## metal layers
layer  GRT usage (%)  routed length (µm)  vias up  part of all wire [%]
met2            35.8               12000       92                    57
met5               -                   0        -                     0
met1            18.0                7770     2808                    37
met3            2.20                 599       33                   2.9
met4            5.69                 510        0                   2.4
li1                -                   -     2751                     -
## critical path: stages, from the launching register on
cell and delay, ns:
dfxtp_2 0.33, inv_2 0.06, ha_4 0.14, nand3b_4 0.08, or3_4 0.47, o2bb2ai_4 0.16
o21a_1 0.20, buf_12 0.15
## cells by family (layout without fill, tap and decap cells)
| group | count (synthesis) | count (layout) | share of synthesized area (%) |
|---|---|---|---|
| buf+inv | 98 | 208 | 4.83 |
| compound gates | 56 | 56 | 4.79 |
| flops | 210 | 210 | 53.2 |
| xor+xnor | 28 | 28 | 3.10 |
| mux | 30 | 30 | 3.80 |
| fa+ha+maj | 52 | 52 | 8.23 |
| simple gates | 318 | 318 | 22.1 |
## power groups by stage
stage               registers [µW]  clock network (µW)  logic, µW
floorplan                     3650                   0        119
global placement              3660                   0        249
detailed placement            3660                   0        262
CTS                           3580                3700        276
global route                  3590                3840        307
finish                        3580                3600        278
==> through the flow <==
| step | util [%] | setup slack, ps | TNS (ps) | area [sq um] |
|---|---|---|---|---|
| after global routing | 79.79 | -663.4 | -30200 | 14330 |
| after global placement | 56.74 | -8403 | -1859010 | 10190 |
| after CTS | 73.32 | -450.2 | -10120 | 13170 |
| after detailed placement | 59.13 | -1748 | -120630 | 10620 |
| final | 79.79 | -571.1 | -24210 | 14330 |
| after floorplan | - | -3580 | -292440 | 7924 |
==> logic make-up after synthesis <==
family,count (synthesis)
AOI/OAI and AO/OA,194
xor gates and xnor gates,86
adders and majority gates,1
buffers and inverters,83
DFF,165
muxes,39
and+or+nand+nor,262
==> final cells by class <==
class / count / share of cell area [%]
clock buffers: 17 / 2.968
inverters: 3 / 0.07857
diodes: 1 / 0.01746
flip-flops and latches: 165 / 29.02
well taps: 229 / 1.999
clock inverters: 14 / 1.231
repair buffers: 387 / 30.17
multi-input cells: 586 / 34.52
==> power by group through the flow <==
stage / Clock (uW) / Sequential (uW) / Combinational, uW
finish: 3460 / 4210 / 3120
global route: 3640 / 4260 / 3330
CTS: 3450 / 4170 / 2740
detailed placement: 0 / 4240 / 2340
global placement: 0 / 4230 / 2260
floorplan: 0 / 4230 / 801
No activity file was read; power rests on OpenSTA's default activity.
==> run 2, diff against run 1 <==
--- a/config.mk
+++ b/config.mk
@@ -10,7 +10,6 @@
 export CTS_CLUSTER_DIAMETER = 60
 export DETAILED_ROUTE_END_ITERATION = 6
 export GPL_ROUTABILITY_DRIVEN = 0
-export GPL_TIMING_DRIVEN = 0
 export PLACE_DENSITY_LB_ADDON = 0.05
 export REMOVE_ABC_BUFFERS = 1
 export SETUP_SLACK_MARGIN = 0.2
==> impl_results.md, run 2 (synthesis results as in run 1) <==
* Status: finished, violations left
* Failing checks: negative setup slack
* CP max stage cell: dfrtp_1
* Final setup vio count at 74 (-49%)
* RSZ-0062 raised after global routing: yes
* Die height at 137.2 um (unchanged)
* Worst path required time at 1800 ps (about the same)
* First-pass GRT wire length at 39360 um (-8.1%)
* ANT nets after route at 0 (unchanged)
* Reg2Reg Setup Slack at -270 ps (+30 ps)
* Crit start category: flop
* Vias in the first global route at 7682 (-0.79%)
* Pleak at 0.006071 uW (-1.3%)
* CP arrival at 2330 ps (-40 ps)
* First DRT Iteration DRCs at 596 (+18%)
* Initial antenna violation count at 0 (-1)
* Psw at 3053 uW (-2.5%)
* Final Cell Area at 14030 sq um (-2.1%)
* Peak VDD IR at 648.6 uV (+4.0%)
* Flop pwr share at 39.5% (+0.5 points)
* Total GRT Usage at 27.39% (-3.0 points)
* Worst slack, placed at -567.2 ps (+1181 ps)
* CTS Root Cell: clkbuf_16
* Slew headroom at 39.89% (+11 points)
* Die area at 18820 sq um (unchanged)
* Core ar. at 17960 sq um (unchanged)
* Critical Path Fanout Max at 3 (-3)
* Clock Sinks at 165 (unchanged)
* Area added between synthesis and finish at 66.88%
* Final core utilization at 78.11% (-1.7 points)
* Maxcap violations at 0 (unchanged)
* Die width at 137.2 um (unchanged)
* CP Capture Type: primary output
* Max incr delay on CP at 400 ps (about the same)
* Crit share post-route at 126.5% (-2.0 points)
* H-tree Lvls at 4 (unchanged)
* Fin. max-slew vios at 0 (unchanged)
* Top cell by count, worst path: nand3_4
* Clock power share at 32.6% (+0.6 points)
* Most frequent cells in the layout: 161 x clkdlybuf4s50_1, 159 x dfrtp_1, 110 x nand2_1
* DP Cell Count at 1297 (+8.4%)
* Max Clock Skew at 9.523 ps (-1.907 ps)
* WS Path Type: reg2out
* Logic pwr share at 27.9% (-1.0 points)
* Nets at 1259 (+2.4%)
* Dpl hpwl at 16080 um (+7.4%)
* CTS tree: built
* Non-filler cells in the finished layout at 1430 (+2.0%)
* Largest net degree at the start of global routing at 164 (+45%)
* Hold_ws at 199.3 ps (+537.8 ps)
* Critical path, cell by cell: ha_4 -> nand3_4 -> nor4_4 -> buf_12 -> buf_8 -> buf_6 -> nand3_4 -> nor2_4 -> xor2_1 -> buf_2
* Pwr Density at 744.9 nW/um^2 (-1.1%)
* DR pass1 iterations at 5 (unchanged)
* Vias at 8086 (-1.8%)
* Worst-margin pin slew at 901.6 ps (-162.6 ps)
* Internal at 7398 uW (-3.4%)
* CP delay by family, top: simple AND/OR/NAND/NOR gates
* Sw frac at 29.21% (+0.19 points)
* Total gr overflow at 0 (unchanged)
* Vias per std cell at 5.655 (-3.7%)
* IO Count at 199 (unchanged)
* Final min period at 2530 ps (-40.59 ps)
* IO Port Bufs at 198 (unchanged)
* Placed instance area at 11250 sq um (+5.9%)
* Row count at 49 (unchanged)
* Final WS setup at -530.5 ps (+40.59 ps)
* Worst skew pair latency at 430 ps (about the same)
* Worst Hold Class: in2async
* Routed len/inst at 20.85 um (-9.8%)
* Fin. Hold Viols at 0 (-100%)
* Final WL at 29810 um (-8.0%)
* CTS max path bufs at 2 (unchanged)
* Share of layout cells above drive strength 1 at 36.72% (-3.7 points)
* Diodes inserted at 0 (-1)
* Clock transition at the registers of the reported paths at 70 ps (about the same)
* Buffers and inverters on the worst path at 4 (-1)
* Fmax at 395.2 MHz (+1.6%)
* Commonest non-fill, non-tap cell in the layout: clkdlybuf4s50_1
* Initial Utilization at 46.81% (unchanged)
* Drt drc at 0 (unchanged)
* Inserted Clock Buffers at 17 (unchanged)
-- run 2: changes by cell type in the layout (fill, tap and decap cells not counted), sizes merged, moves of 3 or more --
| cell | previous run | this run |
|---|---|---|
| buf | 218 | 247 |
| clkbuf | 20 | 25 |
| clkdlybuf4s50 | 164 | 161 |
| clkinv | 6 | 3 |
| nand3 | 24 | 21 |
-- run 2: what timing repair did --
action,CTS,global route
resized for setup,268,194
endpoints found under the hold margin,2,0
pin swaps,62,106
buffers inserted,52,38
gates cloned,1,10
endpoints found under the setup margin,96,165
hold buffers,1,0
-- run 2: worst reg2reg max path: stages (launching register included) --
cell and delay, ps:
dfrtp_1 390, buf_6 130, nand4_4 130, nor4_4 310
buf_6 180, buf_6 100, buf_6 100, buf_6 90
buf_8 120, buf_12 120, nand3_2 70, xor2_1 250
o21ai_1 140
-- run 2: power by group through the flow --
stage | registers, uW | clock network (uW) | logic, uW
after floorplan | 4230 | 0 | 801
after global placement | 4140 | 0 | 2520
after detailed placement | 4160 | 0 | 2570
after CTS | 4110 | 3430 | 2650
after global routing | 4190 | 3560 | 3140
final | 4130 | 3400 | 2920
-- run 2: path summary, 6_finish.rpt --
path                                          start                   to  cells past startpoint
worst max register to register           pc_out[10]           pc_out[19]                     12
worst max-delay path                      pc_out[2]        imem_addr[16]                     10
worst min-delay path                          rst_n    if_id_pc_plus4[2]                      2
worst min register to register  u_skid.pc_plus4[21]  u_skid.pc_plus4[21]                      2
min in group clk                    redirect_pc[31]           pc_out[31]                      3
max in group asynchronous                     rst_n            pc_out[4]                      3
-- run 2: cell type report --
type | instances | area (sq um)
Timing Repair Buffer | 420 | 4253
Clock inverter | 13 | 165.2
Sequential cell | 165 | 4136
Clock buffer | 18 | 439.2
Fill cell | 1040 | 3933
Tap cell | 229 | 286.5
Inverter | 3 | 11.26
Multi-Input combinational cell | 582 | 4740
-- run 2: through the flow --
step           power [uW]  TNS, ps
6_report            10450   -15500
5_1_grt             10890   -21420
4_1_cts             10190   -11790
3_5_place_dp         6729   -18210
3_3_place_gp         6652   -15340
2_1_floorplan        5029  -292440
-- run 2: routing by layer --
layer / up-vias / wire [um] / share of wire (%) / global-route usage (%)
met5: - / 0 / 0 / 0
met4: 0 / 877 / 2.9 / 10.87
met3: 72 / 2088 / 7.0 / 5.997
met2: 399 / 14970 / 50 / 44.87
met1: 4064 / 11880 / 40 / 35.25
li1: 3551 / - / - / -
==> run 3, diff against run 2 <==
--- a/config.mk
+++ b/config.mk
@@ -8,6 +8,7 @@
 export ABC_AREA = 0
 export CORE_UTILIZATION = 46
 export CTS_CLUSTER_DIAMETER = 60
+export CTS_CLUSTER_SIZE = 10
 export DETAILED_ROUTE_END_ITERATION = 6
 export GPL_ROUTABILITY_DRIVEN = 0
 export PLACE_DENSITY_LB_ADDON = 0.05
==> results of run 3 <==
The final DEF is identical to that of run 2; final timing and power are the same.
[src/rtl/rf_pkg.sv]
// Shared types and helpers for the regfile_mp register file.
// Optional parity storage and checking is enabled with RF_PARITY_EN.
package rf_pkg;

    localparam int RF_XLEN_DEF  = 32;
    localparam int RF_NREGS_DEF = 32;
    localparam int RF_MAX_W     = 64;

    typedef enum logic {
        RF_IDLE,
        RF_CLEAR
    } rf_state_t;

    // Even parity bit; callers zero-extend narrower data, which leaves the XOR unchanged.
    function automatic logic rf_parity(input logic [RF_MAX_W-1:0] d);
        return ^d;
    endfunction

endpackage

:::::

→ TASK BRIEF: Starting at the line that has "at 164 (+45%)" and ending at the line that has "at 49 (unchanged)", please write out the lines above exactly, leaving out all others.

→ WRITTEN REPLY:
* Largest net degree at the start of global routing at 164 (+45%)
* Hold_ws at 199.3 ps (+537.8 ps)
* Critical path, cell by cell: ha_4 -> nand3_4 -> nor4_4 -> buf_12 -> buf_8 -> buf_6 -> nand3_4 -> nor2_4 -> xor2_1 -> buf_2
* Pwr Density at 744.9 nW/um^2 (-1.1%)
* DR pass1 iterations at 5 (unchanged)
* Vias at 8086 (-1.8%)
* Worst-margin pin slew at 901.6 ps (-162.6 ps)
* Internal at 7398 uW (-3.4%)
* CP delay by family, top: simple AND/OR/NAND/NOR gates
* Sw frac at 29.21% (+0.19 points)
* Total gr overflow at 0 (unchanged)
* Vias per std cell at 5.655 (-3.7%)
* IO Count at 199 (unchanged)
* Final min period at 2530 ps (-40.59 ps)
* IO Port Bufs at 198 (unchanged)
* Placed instance area at 11250 sq um (+5.9%)
* Row count at 49 (unchanged)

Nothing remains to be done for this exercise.